Somewhere between 6,000 to 14,000 children were exposed to drinking water contaminated with high levels of lead. Children are particularly susceptible to the long-term effects of lead poisoning, so we will likely not know the true impact of this incident until several years from now. Dr. Hanna, who is currently the Associate Dean for Public Health and and C. S. Mott Endowed Professor of Public Health at Michigan State University College of Human Medicine was named one of Time magazine’s 100 Most Influential People in the World and recognized as one of USA Today’s Women of the Century for her role in uncovering the Flint water crisis and leading recovery efforts. She stated, "Investment in our children's future, and in their health, is not just an economic necessity, but it is the bedrock of public health and a just society."
After nearly $400 million in both state and federal spending, the city of Flint has finally secured a clean water source and laid modern, safe, copper-based pipes to nearly every home in the city. The late Reverend Allen C. Overton of Concerned Pastors for Social Action, one of the plaintiffs in the subsequent federal lawsuit said, "Thanks to the persistence of the people of Flint and our partners, we are finally at the end of the lead pipe replacement project. While this milestone is not all the justice our community deserves, it is a huge achievement."
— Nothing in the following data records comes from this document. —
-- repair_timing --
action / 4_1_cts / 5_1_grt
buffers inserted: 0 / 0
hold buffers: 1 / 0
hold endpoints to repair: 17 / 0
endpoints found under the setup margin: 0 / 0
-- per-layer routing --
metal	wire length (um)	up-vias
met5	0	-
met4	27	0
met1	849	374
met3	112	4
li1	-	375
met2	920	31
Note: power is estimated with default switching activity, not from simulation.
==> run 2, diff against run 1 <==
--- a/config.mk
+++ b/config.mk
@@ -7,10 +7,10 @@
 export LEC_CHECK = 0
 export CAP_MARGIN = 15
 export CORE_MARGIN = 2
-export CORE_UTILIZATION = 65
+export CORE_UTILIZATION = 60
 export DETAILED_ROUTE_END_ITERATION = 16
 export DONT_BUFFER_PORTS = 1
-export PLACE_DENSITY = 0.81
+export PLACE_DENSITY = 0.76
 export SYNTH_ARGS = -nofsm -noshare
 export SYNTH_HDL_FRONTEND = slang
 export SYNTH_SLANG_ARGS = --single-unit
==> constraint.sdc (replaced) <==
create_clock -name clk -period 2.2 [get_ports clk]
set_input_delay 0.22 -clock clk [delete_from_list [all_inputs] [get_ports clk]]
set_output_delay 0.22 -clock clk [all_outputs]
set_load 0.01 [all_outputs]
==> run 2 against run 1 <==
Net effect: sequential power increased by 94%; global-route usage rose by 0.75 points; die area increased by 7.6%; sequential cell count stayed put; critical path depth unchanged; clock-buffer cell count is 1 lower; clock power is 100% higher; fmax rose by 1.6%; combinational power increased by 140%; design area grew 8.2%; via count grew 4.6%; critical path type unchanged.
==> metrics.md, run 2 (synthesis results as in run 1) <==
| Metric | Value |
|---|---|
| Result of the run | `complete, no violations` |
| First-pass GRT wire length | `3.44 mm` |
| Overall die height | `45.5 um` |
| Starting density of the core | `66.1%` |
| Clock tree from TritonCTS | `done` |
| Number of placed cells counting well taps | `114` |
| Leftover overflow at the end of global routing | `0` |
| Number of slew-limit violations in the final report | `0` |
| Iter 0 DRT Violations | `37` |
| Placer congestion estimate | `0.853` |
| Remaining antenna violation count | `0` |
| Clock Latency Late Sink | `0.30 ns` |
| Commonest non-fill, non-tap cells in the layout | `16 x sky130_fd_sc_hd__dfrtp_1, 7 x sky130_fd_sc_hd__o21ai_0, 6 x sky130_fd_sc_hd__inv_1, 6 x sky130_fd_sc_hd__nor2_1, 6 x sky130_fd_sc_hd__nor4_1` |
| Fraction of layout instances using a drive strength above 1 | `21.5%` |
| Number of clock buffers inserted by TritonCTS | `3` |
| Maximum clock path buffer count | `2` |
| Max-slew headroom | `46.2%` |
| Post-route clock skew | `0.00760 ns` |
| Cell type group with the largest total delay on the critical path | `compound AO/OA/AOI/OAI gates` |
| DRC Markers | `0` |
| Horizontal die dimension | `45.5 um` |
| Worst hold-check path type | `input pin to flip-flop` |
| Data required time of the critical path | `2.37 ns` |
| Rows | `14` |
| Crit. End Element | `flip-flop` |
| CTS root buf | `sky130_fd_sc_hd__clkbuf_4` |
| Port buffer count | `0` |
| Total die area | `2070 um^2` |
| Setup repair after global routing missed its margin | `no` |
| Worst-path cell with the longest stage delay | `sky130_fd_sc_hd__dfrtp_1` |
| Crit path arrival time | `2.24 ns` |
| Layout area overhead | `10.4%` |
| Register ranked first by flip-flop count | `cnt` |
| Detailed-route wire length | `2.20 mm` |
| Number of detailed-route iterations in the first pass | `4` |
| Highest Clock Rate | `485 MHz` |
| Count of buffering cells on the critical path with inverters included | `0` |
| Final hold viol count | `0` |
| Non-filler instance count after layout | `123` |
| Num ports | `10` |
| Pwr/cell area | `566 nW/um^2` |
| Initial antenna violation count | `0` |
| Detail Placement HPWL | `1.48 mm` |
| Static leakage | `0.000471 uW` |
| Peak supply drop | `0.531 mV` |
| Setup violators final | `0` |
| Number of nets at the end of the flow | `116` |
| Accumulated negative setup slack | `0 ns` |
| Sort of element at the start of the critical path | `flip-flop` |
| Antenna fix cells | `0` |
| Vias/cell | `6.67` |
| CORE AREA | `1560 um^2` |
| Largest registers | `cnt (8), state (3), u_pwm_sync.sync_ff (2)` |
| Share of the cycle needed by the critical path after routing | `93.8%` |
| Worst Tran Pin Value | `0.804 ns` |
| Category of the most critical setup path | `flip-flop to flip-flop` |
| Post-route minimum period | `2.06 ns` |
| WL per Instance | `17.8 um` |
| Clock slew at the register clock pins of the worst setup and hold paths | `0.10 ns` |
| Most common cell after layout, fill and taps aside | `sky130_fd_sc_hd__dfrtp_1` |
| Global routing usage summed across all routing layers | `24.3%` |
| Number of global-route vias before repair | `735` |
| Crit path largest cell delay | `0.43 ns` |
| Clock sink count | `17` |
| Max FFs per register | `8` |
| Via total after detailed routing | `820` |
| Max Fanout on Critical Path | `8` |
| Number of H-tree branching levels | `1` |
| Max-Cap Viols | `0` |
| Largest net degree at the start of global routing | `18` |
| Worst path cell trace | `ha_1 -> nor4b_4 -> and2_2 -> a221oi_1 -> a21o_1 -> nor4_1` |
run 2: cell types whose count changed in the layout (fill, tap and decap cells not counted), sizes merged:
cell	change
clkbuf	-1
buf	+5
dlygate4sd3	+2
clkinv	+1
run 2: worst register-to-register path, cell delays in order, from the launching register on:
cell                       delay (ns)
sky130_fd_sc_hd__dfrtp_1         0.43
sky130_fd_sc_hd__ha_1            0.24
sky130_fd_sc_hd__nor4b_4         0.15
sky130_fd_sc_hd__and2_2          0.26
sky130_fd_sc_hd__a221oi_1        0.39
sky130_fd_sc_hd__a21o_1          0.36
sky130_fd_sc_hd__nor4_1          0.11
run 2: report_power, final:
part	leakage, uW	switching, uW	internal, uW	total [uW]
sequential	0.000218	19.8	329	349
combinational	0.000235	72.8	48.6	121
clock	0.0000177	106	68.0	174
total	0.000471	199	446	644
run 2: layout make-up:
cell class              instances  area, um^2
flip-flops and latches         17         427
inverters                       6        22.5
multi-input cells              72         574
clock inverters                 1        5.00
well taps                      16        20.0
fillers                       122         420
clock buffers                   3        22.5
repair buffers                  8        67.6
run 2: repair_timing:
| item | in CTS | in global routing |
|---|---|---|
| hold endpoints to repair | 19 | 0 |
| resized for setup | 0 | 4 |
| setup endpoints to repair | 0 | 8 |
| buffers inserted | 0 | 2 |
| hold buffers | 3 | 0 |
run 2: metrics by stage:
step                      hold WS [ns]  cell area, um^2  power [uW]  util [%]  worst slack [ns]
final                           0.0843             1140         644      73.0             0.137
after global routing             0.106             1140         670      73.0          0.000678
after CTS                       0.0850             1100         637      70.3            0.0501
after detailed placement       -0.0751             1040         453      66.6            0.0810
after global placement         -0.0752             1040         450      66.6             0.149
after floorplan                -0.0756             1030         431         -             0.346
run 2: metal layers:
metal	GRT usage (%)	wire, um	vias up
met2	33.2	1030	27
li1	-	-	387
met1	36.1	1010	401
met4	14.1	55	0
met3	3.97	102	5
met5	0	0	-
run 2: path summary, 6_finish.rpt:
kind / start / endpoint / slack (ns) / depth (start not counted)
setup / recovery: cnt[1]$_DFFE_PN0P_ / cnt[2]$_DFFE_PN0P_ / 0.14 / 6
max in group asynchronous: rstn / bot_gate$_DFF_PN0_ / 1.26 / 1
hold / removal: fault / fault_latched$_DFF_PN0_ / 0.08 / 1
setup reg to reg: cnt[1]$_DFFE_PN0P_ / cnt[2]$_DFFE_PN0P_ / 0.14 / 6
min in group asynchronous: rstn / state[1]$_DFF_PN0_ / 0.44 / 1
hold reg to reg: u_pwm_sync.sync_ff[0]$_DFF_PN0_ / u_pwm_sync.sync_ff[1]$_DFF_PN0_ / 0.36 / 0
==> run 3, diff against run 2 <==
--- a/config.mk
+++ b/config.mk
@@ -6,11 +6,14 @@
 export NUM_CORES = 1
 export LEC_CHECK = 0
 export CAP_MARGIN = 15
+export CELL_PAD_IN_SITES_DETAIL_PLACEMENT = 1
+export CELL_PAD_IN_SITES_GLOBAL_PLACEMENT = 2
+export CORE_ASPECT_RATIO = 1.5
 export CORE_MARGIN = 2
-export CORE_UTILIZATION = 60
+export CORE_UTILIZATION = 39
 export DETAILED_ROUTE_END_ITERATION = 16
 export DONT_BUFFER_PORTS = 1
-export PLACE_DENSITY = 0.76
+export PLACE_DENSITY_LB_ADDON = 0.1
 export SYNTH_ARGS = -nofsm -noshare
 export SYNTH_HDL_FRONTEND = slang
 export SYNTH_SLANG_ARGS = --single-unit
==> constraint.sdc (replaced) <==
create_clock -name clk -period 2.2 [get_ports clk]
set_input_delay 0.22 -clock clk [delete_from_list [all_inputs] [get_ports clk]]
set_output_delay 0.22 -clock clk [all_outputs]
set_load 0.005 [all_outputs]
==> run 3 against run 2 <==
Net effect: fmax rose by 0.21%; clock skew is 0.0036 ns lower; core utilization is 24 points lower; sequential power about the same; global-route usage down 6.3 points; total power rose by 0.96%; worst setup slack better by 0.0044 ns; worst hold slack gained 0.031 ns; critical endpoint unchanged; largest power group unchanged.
For me, the story of the Flint water crisis perfectly illustrates the critical linkage between public health and medicine. As the health economists David Cutler and Grant Miller suggested in an article published in the journal Demography in 2005 ("The role of public health improvements in health advances: The twentieth century United States"), "clean water was responsible for nearly half the total mortality reduction in major cities" during the late 19th and early 20th century. Similarly, Marcella Alsan and Claudia Goldin published an article in the Journal of Political Economy in 2019 ("Watersheds in child mortality: The role of effective water and sewerage infrastructure, 1880-1920") and concluded that one-third of the decline in child mortality from 1880 to 1920 was directly related to investments in clean, safe water. As I have stated many times in the past, health delivery is not just about health care. The so-called social determinants of health account for anywhere between 30-50% of reported health outcomes, particularly mortality. As these studies - and the Flint water crisis - prove yet again, you can't drive improvements in health by focusing only on health care.